◆ Your task: Use the entries below and reproduce exactly the lines from the one containing "mult_r_for_y_18b <= i_r_8b * para_0183_10b;" down to the one containing "add_cb_0_18b <= mult_b_for_cb_18b", both of them included.
· · · · · · ·
<file path="/design/flow/design.v">
module ADC_controller(
    input  dout, adc_sck,
    output adc_cs_n, din,
    output [11:0] left_value, center_value, right_value
);
reg[11:0] dout_chx, dout_ch1 = 0, dout_ch4 = 0, dout_ch3 = 0;
reg[4:0] data_counter = 0;
reg[3:0] din_counter = 0, sp_counter = 0;
reg[2:0] channel_select = 0, channel = 0;
reg[2:0] mem1 [0:2];
reg adc_cs = 1, din_temp = 0, init = 1;
always @(negedge adc_sck) begin
    if(init == 1) begin
        init = 0; mem1[0] = 1; mem1[1] = 4; mem1[2] = 3;
    end
    if (din_counter == 0) adc_cs = ~adc_cs;
    if (channel_select > 2) channel_select = 0;
    else if((din_counter >= 2) && (din_counter <= 4)) channel = mem1[channel_select];
    else if(din_counter == 15) begin
            adc_cs = ~adc_cs;
            channel_select = channel_select + 1'b1;
    end
    case(din_counter)
        2: din_temp = channel[2];
        3: din_temp = channel[1];
        4: din_temp = channel[0];
        default: din_temp = 0;
    endcase
    din_counter = din_counter + 1'b1;
end
always @(posedge adc_sck) begin
    if(sp_counter >= 4 && sp_counter <= 15) begin
        dout_chx = {dout_chx[10:0], dout};
    end
    sp_counter = sp_counter + 1'b1;
end
always @(negedge adc_sck) begin
    if(data_counter == 16) begin
        data_counter = 0;
        case(channel)
            1: dout_ch1 = dout_chx;
            4: dout_ch4 = dout_chx;
            3: dout_ch3 = dout_chx;
        endcase
    end
    data_counter = data_counter + 1'b1;
end
assign adc_cs_n = adc_cs;
assign din = din_temp;
assign left_value = dout_ch4;
assign center_value = dout_ch3;
assign right_value = dout_ch1;
endmodule
</file>
<file path="/design/flow/run.sh">
#!/bin/bash
# OpenROAD 26Q1-2900-gdf79404cd8, Yosys 0.63+post, stock flow scripts
make -C /OpenROAD-flow-scripts/flow DESIGN_CONFIG=/design/flow/config.mk WORK_HOME=/design/flow/orfs finish
</file>
<file path="/design/flow/config.mk">
export PLATFORM = sky130hd
export DESIGN_NAME = ADC_controller
export DESIGN_NICKNAME = ADC_controller
export VERILOG_FILES = /design/flow/design.v
export SDC_FILE = /design/flow/constraint.sdc
export NUM_CORES = 4
export LEC_CHECK = 1
export CORE_UTILIZATION = 50
</file>
<file path="/design/flow/constraint.sdc">
current_design ADC_controller

set clk_period 3.9
set clk_io_pct 0.2

create_clock -name clk0 -period $clk_period [get_ports {adc_sck}]

set non_clock_inputs [all_inputs -no_clocks]
set_input_delay [expr $clk_period * $clk_io_pct] -clock clk0 $non_clock_inputs
set_output_delay [expr $clk_period * $clk_io_pct] -clock clk0 [all_outputs]
</file>
==> impl_metrics.toml <==
# flow metrics
[drt]
drc = 0
post_drt_wl_per_cell_microns = 13.5
viasPerCell = 4.65
wl_microns = 4820
first_pass_iters = 4
ant_nets = 0
num_vias = 1663
n_antenna_cell = 0
dr.first_iter.drc_count = 73

[yosys]
ys_seq_share_pct = 75.8
synth_flops = 79
ys_area_sq_um = 2720
ys_cells = 170
ys_warn_count = 2
syn_inst = 170
edf_count = 48
synth.avg_cell_area_sq_um = 16.0
async_flop_share_pct = 0
ys_types = 44
synth_top_flop_cell = "edfxtp_1"
synth_area_sq_um = 2720

[critical_path]
r2r-start = "dout_chx[5]"
rr_worst_depth = 0
worst-path-stages = 1
start_kind = "flop"
cp.arrival_ns = 3.07
crit_path_end = "din"
critical_path_class = "flop to output pin"
cp_num_buf_inv = 1
crit_chain = "clkdlybuf4s50_1"
required_ns = 3.12
slowest_delay_ns = 0.45
r2r-end = "dout_ch1[5]"
crit_family = "buffers and inverters"
path_max_fanout = 1
crit_slowest_cell = "clkdlybuf4s50_1"
rrSetupSlack_ns = 1.24
cp-startpoint = "din_temp"
crit_path_end_kind = "output pin"

[clock_tree]
cts_root_buf = "clkbuf_8"
numCtsBuffers = 9
ctsHoldBuffers = 0
clock_latency_ns = 0.39
clock-sinks = 79
path_clk_slew_ns = 0.08
htree_levels = 3
clk_path_buf_depth = 2
cts_tree = "yes"

[global_route]
grt_usage_pct = 17.5
gr-total-overflow = 0
grt_max_degree = 14
grt_pass1_vias = 1564
antenna_found_initial = 0
grt_pass1_wl_microns = 6910

[placed_design]
dpl.hpwl_microns = 2690
place_ws_ns = 0.380
placed_area_sq_um = 3220
placed_cells_incl_taps = 279
gp_congestion = 0.823
portBuffers = 39

[cells_and_area]
fin_cells = 358
lay_top_count = "inv_1"
utilization_pct = 73.3
syn_to_final_growth_pct = 39.5
stdcell_area_sq_um = 3790
final_cell_mix = "inv_1 (74), edfxtp_1 (48), dfxtp_1 (30), dlymetal6s2s_1 (22), dlygate4sd2_1 (15)"
drive_gt1_share_pct = 11.1

[final_timing]
setup_tns_ns = 0
layout_setup_ws_ns = 0.0463
hold_slack_ns = 0.408
finalHoldViolCount = 0
finalSetupViolations = 0
fin_skew_ns = 0.0517
rsz0062_at_grt = "false"
slew_viol_final = 0

[die]
ios = 40
die_y_microns = 75.7
rows = 26
die_x_microns = 75.7
die-area_sq_um = 5740
core_area_sq_um = 5170
fp_util_pct = 52.6

[job]
warning_count = 94
max_cap_violations = 0

[power]
leakage_nw = 1.83
peakVddDrop_mv = 0.481
power_mw = 1.98
powerDensity_nw_per_um2 = 521

[run_status]
status = "completed"

[min_path]
hold_path_class = "flop to flop"
-- logic make-up (layout without fill, tap and decap cells) --
kind of cell	after synthesis	in the layout	share of synthesized area (%)
AOI/OAI and AO/OA	14	14	4.23
adders and majority gates	9	9	4.14
muxes	1	1	0.368
other	1	1	0.138
buffers and inverters	15	133	2.39
xor gates and xnor gates	8	8	2.58
DFF	79	79	75.8
and+or+nand+nor	43	43	10.3
-- worst min-delay path by stage --
stage,from,to,slack (ns),depth (start not counted)
after global routing,sp_counter[0],sp_counter[0],0.42,1
final,sp_counter[0],sp_counter[0],0.41,1
after CTS,mem1[2][1],mem1[2][1],0.41,2
-- power by group --
group          total (mW)  internal [mW]  leakage [nW]  switching, mW
Combinational     0.00424        0.00295         0.660        0.00130
Sequential          0.884          0.881         0.682        0.00241
Clock                1.09          0.629         0.484          0.459
Total                1.98           1.51          1.83          0.462
===== design/flow/run.sh =====
#!/bin/bash
# OpenROAD 26Q1-2900-gdf79404cd8, Yosys 0.63+post, stock flow scripts
make -C /OpenROAD-flow-scripts/flow DESIGN_CONFIG=/design/flow/config.mk WORK_HOME=/design/flow/orfs finish

===== design/flow/constraint.sdc =====
current_design skid_buffer_core

set clk_period 2.6
set clk_io_pct 0.2

create_clock -name clk0 -period $clk_period [get_ports {i_clk}]

set non_clock_inputs [all_inputs -no_clocks]
set_input_delay [expr $clk_period * $clk_io_pct] -clock clk0 $non_clock_inputs
set_output_delay [expr $clk_period * $clk_io_pct] -clock clk0 [all_outputs]

===== design/flow/config.mk =====
export PLATFORM = sky130hd
export DESIGN_NAME = skid_buffer_core
export DESIGN_NICKNAME = skid_buffer_core
export VERILOG_FILES = /design/flow/design.v
export SDC_FILE = /design/flow/constraint.sdc
export NUM_CORES = 4
export LEC_CHECK = 1
export CORE_UTILIZATION = 50
$ cat design.v
`timescale 1ns/1ps
module	rgb_to_ycbcr(
						input								clk,
						input				[7 : 0]		i_r_8b,
						input				[7 : 0]		i_g_8b,
						input				[7 : 0]		i_b_8b,
						input						      i_h_sync,
						input							   i_v_sync,
						input							   i_data_en,
						output			[7 : 0]		o_y_8b,
						output			[7 : 0]		o_cb_8b,
						output			[7 : 0]		o_cr_8b,
						output							o_h_sync,
						output							o_v_sync,                                                                                                  
						output						   o_data_en                                                                                                
						);
parameter	para_0183_10b = 10'd47;     
parameter	para_0614_10b = 10'd157;
parameter	para_0062_10b = 10'd16;
parameter	para_0101_10b = 10'd26;
parameter	para_0338_10b = 10'd86;
parameter	para_0439_10b = 10'd112;
parameter	para_0399_10b = 10'd102;
parameter	para_0040_10b = 10'd10;
parameter	para_16_18b = 18'd4096;
parameter	para_128_18b = 18'd32768;
wire				sign_cb;
wire				sign_cr;
reg[17: 0]	mult_r_for_y_18b;
reg[17: 0]	mult_r_for_cb_18b;
reg[17: 0]	mult_r_for_cr_18b;
reg[17: 0]	mult_g_for_y_18b;
reg[17: 0]	mult_g_for_cb_18b;
reg[17: 0]	mult_g_for_cr_18b;
reg[17: 0]	mult_b_for_y_18b;
reg[17: 0]	mult_b_for_cb_18b;
reg[17: 0]	mult_b_for_cr_18b;
reg[17: 0]	add_y_0_18b;
reg[17: 0]	add_cb_0_18b;
reg[17: 0]	add_cr_0_18b;
reg[17: 0]	add_y_1_18b;
reg[17: 0]	add_cb_1_18b;
reg[17: 0]	add_cr_1_18b;
reg[17: 0] 	result_y_18b;
reg[17: 0]	result_cb_18b;
reg[17: 0]	result_cr_18b;
reg[9:0] y_tmp;
reg[9:0] cb_tmp;
reg[9:0] cr_tmp;
reg					i_h_sync_delay_1;
reg					i_v_sync_delay_1;
reg					i_data_en_delay_1;
reg					i_h_sync_delay_2;
reg					i_v_sync_delay_2;
reg					i_data_en_delay_2;
reg					i_h_sync_delay_3;
reg					i_v_sync_delay_3;
reg					i_data_en_delay_3;
initial
begin
	mult_r_for_y_18b <= 18'd0;
	mult_r_for_cb_18b <= 18'd0;
	mult_r_for_cr_18b <= 18'd0;
	mult_g_for_y_18b <= 18'd0;
	mult_g_for_cb_18b <= 18'd0;
	mult_g_for_cr_18b <= 18'd0;
	mult_b_for_y_18b <= 18'd0;
	mult_g_for_cb_18b <= 18'd0;
	mult_b_for_cr_18b <= 18'd0;
	add_y_0_18b <= 18'd0;
	add_cb_0_18b <= 18'd0;
	add_cr_0_18b <= 18'd0;
	add_y_1_18b <= 18'd0;
	add_cb_1_18b <= 18'd0;
	add_cr_1_18b <= 18'd0;
	result_y_18b <= 18'd0;
	result_cb_18b <= 18'd0;
	result_cr_18b <= 18'd0;
	i_h_sync_delay_1 <= 1'd0;
	i_v_sync_delay_1 <= 1'd0;
	i_data_en_delay_1 <= 1'd0;
	i_h_sync_delay_2 <= 1'd0;
	i_v_sync_delay_2 <= 1'd0;
	i_data_en_delay_2 <= 1'd0;
end 
always @ (posedge	clk)
begin
	mult_r_for_y_18b <= i_r_8b * para_0183_10b;
	mult_r_for_cb_18b <= i_r_8b * para_0101_10b;
	mult_r_for_cr_18b <= i_r_8b * para_0439_10b;
end
always @ (posedge	clk)
begin
	mult_g_for_y_18b <= i_g_8b * para_0614_10b;
	mult_g_for_cb_18b <= i_g_8b * para_0338_10b;
	mult_g_for_cr_18b <= i_g_8b * para_0399_10b;
end
always @ (posedge	clk)
begin
	mult_b_for_y_18b <= i_b_8b * para_0062_10b;
	mult_b_for_cb_18b <= i_b_8b * para_0439_10b;
	mult_b_for_cr_18b <= i_b_8b * para_0040_10b;
end
always @ (posedge	clk)
begin
	add_y_0_18b <= mult_r_for_y_18b + mult_g_for_y_18b;
	add_y_1_18b <= mult_b_for_y_18b + para_16_18b;
	add_cb_0_18b <= mult_b_for_cb_18b + para_128_18b;
	add_cb_1_18b <= mult_r_for_cb_18b + mult_g_for_cb_18b;
	add_cr_0_18b <= mult_r_for_cr_18b + para_128_18b;
	add_cr_1_18b <= mult_g_for_cr_18b + mult_b_for_cr_18b;
end
assign	sign_cb = (add_cb_0_18b >= add_cb_1_18b);
assign	sign_cr = (add_cr_0_18b >= add_cr_1_18b);
always @ (posedge	clk)
begin
	result_y_18b <= add_y_0_18b + add_y_1_18b;
	result_cb_18b <= sign_cb ? (add_cb_0_18b - add_cb_1_18b) : 18'd0;
	result_cr_18b <= sign_cr ? (add_cr_0_18b - add_cr_1_18b) : 18'd0;
end
always @ (posedge	clk)
begin
	y_tmp <= result_y_18b[17:8] + {9'd0,result_y_18b[7]};
	cb_tmp <= result_cb_18b[17:8] + {9'd0,result_cb_18b[7]};
	cr_tmp <= result_cr_18b[17:8] + {9'd0,result_cr_18b[7]};
end
assign	o_y_8b 	= (y_tmp[9:8] == 2'b00) ? y_tmp[7 : 0] : 8'hFF;
assign	o_cb_8b 	= (cb_tmp[9:8] == 2'b00) ? cb_tmp[7 : 0] : 8'hFF;
assign	o_cr_8b 	= (cr_tmp[9:8] == 2'b00) ? cr_tmp[7 : 0] : 8'hFF;
always @ (posedge	clk)
begin
	i_h_sync_delay_1 <= i_h_sync;
	i_v_sync_delay_1 <= i_v_sync;
	i_data_en_delay_1 <= i_data_en;
	i_h_sync_delay_2 <= i_h_sync_delay_1;
	i_v_sync_delay_2 <= i_v_sync_delay_1;
	i_data_en_delay_2 <= i_data_en_delay_1;
	i_h_sync_delay_3 <= i_h_sync_delay_2;
	i_v_sync_delay_3 <= i_v_sync_delay_2;
	i_data_en_delay_3 <= i_data_en_delay_2;
end	
assign	o_h_sync = i_h_sync_delay_3;
assign	o_v_sync = i_v_sync_delay_3;
assign 	o_data_en = i_data_en_delay_3;
endmodule
**flow/run.sh**
```bash
#!/bin/bash
# OpenROAD 26Q1-2900-gdf79404cd8, Yosys 0.63+post, stock flow scripts
make -C /OpenROAD-flow-scripts/flow DESIGN_CONFIG=/design/flow/config.mk WORK_HOME=/design/flow/orfs finish
```
**flow/config.mk**
```make
export PLATFORM = sky130hd
export DESIGN_NAME = top_lab9
export DESIGN_NICKNAME = top_lab9
export VERILOG_FILES = /design/flow/design.v
export SDC_FILE = /design/flow/constraint.sdc
export NUM_CORES = 4
export LEC_CHECK = 1
export CORE_AREA = 10 10 96 96
export DIE_AREA = 0 0 106 106
```
**flow/constraint.sdc**
```tcl
current_design top_lab9

set clk_period 6.6
set clk_io_pct 0.2

create_clock -name clk0 -period $clk_period [get_ports {clk}]

set non_clock_inputs [all_inputs -no_clocks]
set_input_delay [expr $clk_period * $clk_io_pct] -clock clk0 $non_clock_inputs
set_output_delay [expr $clk_period * $clk_io_pct] -clock clk0 [all_outputs]
```
## ./config.mk

```make
export PLATFORM = sky130hd
export DESIGN_NAME = alu_z
export DESIGN_NICKNAME = alu_z
export VERILOG_FILES = /design/flow/design.v
export SDC_FILE = /design/flow/constraint.sdc
export NUM_CORES = 4
export LEC_CHECK = 1
export CORE_UTILIZATION = 50
export SYNTH_HDL_FRONTEND = slang
```

## ./constraint.sdc

```tcl
current_design alu_z

set clk_period 24.9
set clk_io_pct 0.2

create_clock -name clk0 -period $clk_period

set non_clock_inputs [all_inputs -no_clocks]
set_input_delay [expr $clk_period * $clk_io_pct] -clock clk0 $non_clock_inputs
set_output_delay [expr $clk_period * $clk_io_pct] -clock clk0 [all_outputs]
```

## ./design.v

```verilog
module alu_z(
	input logic [31:0] Read_data_1,
	input logic [31:0] mux_alu_src,
	input logic [3:0] control_input,
	output logic zero,
	output logic [31:0] alu_output
);
always_comb alu_output = (control_input==0) ? Read_data_1 & mux_alu_src :
						 (control_input==1) ? Read_data_1 | mux_alu_src :
						 (control_input==2) ? Read_data_1 + mux_alu_src :
						 (control_input==6) ? Read_data_1 - mux_alu_src :
						 (control_input==7) & ($signed(Read_data_1) < $signed(mux_alu_src)) ? 32'h00000001:
						 (control_input==7) & ~($signed(Read_data_1) < $signed(mux_alu_src)) ? 32'h00000000:
						 (control_input==12) ? ~(Read_data_1 | mux_alu_src) :
						 1'bx;
always_comb zero = (alu_output==0) ? 1'b1:1'b0;
endmodule
```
· · · · · · ·
◆ Solved exercise:
	mult_r_for_y_18b <= i_r_8b * para_0183_10b;
	mult_r_for_cb_18b <= i_r_8b * para_0101_10b;
	mult_r_for_cr_18b <= i_r_8b * para_0439_10b;
end
always @ (posedge	clk)
begin
	mult_g_for_y_18b <= i_g_8b * para_0614_10b;
	mult_g_for_cb_18b <= i_g_8b * para_0338_10b;
	mult_g_for_cr_18b <= i_g_8b * para_0399_10b;
end
always @ (posedge	clk)
begin
	mult_b_for_y_18b <= i_b_8b * para_0062_10b;
	mult_b_for_cb_18b <= i_b_8b * para_0439_10b;
	mult_b_for_cr_18b <= i_b_8b * para_0040_10b;
end
always @ (posedge	clk)
begin
	add_y_0_18b <= mult_r_for_y_18b + mult_g_for_y_18b;
	add_y_1_18b <= mult_b_for_y_18b + para_16_18b;
	add_cb_0_18b <= mult_b_for_cb_18b + para_128_18b;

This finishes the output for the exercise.